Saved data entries
==> flow/design.v (excerpt) <==
module processor_main(
		input  clk, reset_n,                       
		input  [31:0] dmem_datain, 
		input  [31:0] imem_data,                   
		output [31:0] dmem_addr, dmem_dataout, PC,
		output dmem_rw, io_rw
   );
Settings: LEC_CHECK=0, ABC_AREA=1, CAP_MARGIN=20, CORE_MARGIN=2, CORE_UTILIZATION=58, CTS_CLUSTER_SIZE=64, SETUP_SLACK_MARGIN=1.47, SLEW_MARGIN=20; clock period 5.67 ns.
run.sh (not shown) runs the stock make flow with config.mk's settings and CLKGATE_MAP_FILE=.
The baseline finished with setup timing left.
Next try:
--- a/flow/config.mk
+++ b/flow/config.mk
@@ -8 +7,0 @@
-export ABC_AREA = 1
@@ -11,3 +10 @@
-export CORE_UTILIZATION = 58
-export CTS_CLUSTER_SIZE = 64
-export SETUP_SLACK_MARGIN = 1.47
+export CORE_UTILIZATION = 65
==> flow/constraint.sdc (replaced) <==
create_clock -name core_clock -period 7.3 [get_ports {clk}]
set_input_delay 1.4600 -clock core_clock [delete_from_list [all_inputs] [get_ports {clk}]]
set_output_delay 1.4600 -clock core_clock [all_outputs]
set_load 0.01 [all_outputs]
Effect: The changed run stopped in global routing (5_1_grt) (ODB-0269); synthesized area drops by 2.1%; die area drops by 13%; synthesized cell count shrinks by 42%.
Next try:
--- a/flow/config.mk
+++ b/flow/config.mk
@@ -10 +10 @@
-export CORE_UTILIZATION = 65
+export CORE_UTILIZATION = 40
==> flow/constraint.sdc (replaced) <==
create_clock -name core_clock -period 10.2 [get_ports {clk}]
set_input_delay 2.0400 -clock core_clock [delete_from_list [all_inputs] [get_ports {clk}]]
set_output_delay 2.0400 -clock core_clock [all_outputs]
set_load 0.01 [all_outputs]
With this change the flow finished with timing, DRC and antenna clean.
Die area goes up by about 60%.
Synthesized area does not change.
Synthesized cell count does not change.
Next try:
--- a/flow/config.mk
+++ b/flow/config.mk
@@ -10 +10 @@
-export CORE_UTILIZATION = 40
+export CORE_UTILIZATION = 9
==> flow/constraint.sdc (replaced) <==
create_clock -name core_clock -period 17.5 [get_ports {clk}]
set_input_delay 3.5000 -clock core_clock [delete_from_list [all_inputs] [get_ports {clk}]]
set_output_delay 3.5000 -clock core_clock [all_outputs]
set_load 0.01 [all_outputs]
First-iteration DRC count increases by about a fifth. Worst hold slack gets worse by 0.0048 ns. Cell area goes up by roughly a tenth. Die size climbs to 4.4 times its value. Power shrinks by well over a third.

========
job 3360:
Starting RTL as in the previous note.
// processor_main
module processor_main(
		input  clk, reset_n,                       
		input  [31:0] dmem_datain, 
		input  [31:0] imem_data,                   
		output [31:0] dmem_addr, dmem_dataout, PC,
		output dmem_rw, io_rw
   );
	reg [31:0] PFD_PC, PDE_PC, PEM_PC, PMW_PC, PFD_INST, PDE_IMM, PDE_RS1, PDE_RS2, PEM_RS2, PEM_PCADDIMM, PMW_PCADDIMM, PEM_ALUOUT, 
				  PEM_CALOUT, PMW_CALOUT, PMW_DOUT;				  
	reg [2:0] PDE_F3;
	reg PDE_F7, PDE_CTRL_MEMWRITE, PEM_CTRL_MEMWRITE, PDE_CTRL_REGWRITE, PEM_CTRL_REGWRITE, PMW_CTRL_REGWRITE, PDE_CTRL_ALUSRC, 
		 PDE_CRTL_IMMTOREG, PEM_BRANCHFLAG, PFD_TAKENFLAG, PDE_TAKENFLAG, PEM_TAKENFLAG;
	reg [1:0] PDE_CTRL_ALUOP, PDE_CTRL_BRANCH, PDE_CTRL_REGWRITESEL, PEM_CTRL_BRANCH, PEM_CTRL_REGWRITESEL, PMW_CTRL_REGWRITESEL;
	reg [4:0] PDE_RDA, PEM_RDA, PMW_RDA;
	wire STALL, PFD_FLUSH, PDE_FLUSH, TAKENFLAG;
	assign PC = PFD_PC;
	wire ALU_BRANCHFLAG, ALU_BRANCHFLAG_int;	
	assign ALU_BRANCHFLAG = (PEM_PC == 32'b0) ? 1'b0 : ALU_BRANCHFLAG_int;
   wire [31:0] next_instruction, PCADD4;     
   wire [31:0] inst;                 
	wire [31:0] data_rs1;
	wire [31:0] data_rs2, ALU_OUT, PCADDIMM;
	wire [31:0] REALBRANCH;
	assign REALBRANCH = ({(PDE_CTRL_BRANCH[1] & ALU_BRANCHFLAG), PDE_CTRL_BRANCH[0]} == 2'b00) ? PDE_PC :
							  ({(PDE_CTRL_BRANCH[1] & ALU_BRANCHFLAG), PDE_CTRL_BRANCH[0]} == 2'b01) ? PDE_PC :
							  ({(PDE_CTRL_BRANCH[1] & ALU_BRANCHFLAG), PDE_CTRL_BRANCH[0]} == 2'b10) ? ALU_OUT : PCADDIMM;
	add pcadd4(.A(PFD_PC), .B(32'd4), .CIN(1'b0), .OF(), .SUM(PCADD4));
	wire [31:0] NEXTPREDICTED;
	assign NEXTPREDICTED = PCADD4;	 
	assign TAKENFLAG = 1'b0;  
	assign next_instruction = (ALU_BRANCHFLAG ^ PDE_TAKENFLAG) ? REALBRANCH : NEXTPREDICTED;
	assign PFD_FLUSH = ALU_BRANCHFLAG ^ PDE_TAKENFLAG;
	assign PDE_FLUSH = ALU_BRANCHFLAG ^ PDE_TAKENFLAG;
   assign inst = imem_data;
  ...
==> flow/config.mk <==
export PLATFORM = sky130hd
export DESIGN_NAME = processor_main
export DESIGN_NICKNAME = processor_main
export VERILOG_FILES = /design/flow/design.v
export SDC_FILE = /design/flow/constraint.sdc
export NUM_CORES = 4
export LEC_CHECK = 0
export ABC_AREA = 1
export CAP_MARGIN = 20
export CORE_MARGIN = 2
export CORE_UTILIZATION = 72
export CTS_CLUSTER_DIAMETER = 366
export CTS_CLUSTER_SIZE = 10
export PLACE_DENSITY = 0.4
export SLEW_MARGIN = 20
==> flow/constraint.sdc <==
create_clock -name core_clock -period 5.97 [get_ports {clk}]
set_input_delay 1.1940 -clock core_clock [delete_from_list [all_inputs] [get_ports {clk}]]
set_output_delay 1.1940 -clock core_clock [all_outputs]
set_load 0.01 [all_outputs]
FAIL job 3360 @ 5_1_grt: tool exited with error
For job 7198, these inputs were changed with respect to job 3360:
diff --git a/flow/config.mk b/flow/config.mk
--- a/flow/config.mk
+++ b/flow/config.mk
@@ -8 +7,0 @@
-export ABC_AREA = 1
@@ -11,4 +10 @@
-export CORE_UTILIZATION = 72
-export CTS_CLUSTER_DIAMETER = 366
-export CTS_CLUSTER_SIZE = 10
-export PLACE_DENSITY = 0.4
+export CORE_UTILIZATION = 51
==> flow/constraint.sdc <==
create_clock -name core_clock -period 5.74 [get_ports {clk}]
set_input_delay 1.1480 -clock core_clock [delete_from_list [all_inputs] [get_ports {clk}]]
set_output_delay 1.1480 -clock core_clock [all_outputs]
set_load 0.01 [all_outputs]
## What came out
Cmp job 7198 and job 3360 / synthesized area / lower: job 7198. Comparing job 7198 and job 3360, the higher floorplan utilization is on job 3360. Job 7198 finished all stages; layout check result: FAIL, due to setup timing. [compare] base=job 3360 new=job 7198: simple-gate share of the synthesized area went down 9.1 points; post-DP HPWL went up by 4.1%. Between job 7198 and job 3360, it is job 7198 whose number of placed instances, taps included is lower, by 25%.
The following lists how job 4636 was set up differently from job 7198:
diff --git a/flow/config.mk b/flow/config.mk
--- a/flow/config.mk
+++ b/flow/config.mk
@@ -10 +10 @@
-export CORE_UTILIZATION = 51
+export CORE_UTILIZATION = 56
==> flow/constraint.sdc <==
create_clock -name core_clock -period 10.2 [get_ports {clk}]
set_input_delay 2.0400 -clock core_clock [delete_from_list [all_inputs] [get_ports {clk}]]
set_output_delay 2.0400 -clock core_clock [all_outputs]
set_load 0.01 [all_outputs]
Notes after the runs:
- Comparing the two runs side by side, job 4636 comes out ahead of job 7198 on total length of routed wires.
- What job 4636 reported for cell leakage power has to be multiplied by 1.11 to get the figure for job 7198.
- Job 4636 did not stop at any stage, and its layout met the timing, design-rule and antenna checks.
- Between job 4636 and job 7198, growth of design area from synthesis to finish is lower for job 4636, job 7198 comes in above that.
- Lower post-layout total power was reported by job 4636, not job 7198.
- Job 4636 and job 7198 ended up with nearly the same synthesized netlist cell count.
The following lists how job 3780 was set up differently from job 4636:
diff --git a/flow/config.mk b/flow/config.mk
--- a/flow/config.mk
+++ b/flow/config.mk
@@ -10 +10 @@
-export CORE_UTILIZATION = 56
+export CORE_UTILIZATION = 40
==> flow/constraint.sdc <==
create_clock -name core_clock -period 11.0 [get_ports {clk}]
set_input_delay 2.2000 -clock core_clock [delete_from_list [all_inputs] [get_ports {clk}]]
set_output_delay 2.2000 -clock core_clock [all_outputs]
set_load 0.01 [all_outputs]
## What came out
End of the critical path = PFD_PC[15]: job 4636; end of the critical path = PFD_PC[29]: job 3780. On job 3780: number of clock-tree buffers in the layout is 19 higher than what job 4636 gave. Largest net degree at the start of global routing: job 3780 < job 4636. Between job 3780 and job 4636, the worst setup slack is lower for job 4636. All of job 4636 and job 3780 finish clean.

========
Setup of trial 15:
Starting RTL as in the previous note.
clock: 7.11 ns
lec_check: 0
cap_margin: 20
core_margin: 2
core_utilization: 70
cts_cluster_diameter: 34
cts_cluster_size: 21
setup_slack_margin: 0.99
slew_margin: 20
Trial 15: aborted in global routing (5_1_grt) (tool error)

Task objective:
For each line of the entries that contains the word "routing", make a copy.

Task answer:
Effect: The changed run stopped in global routing (5_1_grt) (ODB-0269); synthesized area drops by 2.1%; die area drops by 13%; synthesized cell count shrinks by 42%.
End of the critical path = PFD_PC[15]: job 4636; end of the critical path = PFD_PC[29]: job 3780. On job 3780: number of clock-tree buffers in the layout is 19 higher than what job 4636 gave. Largest net degree at the start of global routing: job 3780 < job 4636. Between job 3780 and job 4636, the worst setup slack is lower for job 4636. All of job 4636 and job 3780 finish clean.
Trial 15: aborted in global routing (5_1_grt) (tool error)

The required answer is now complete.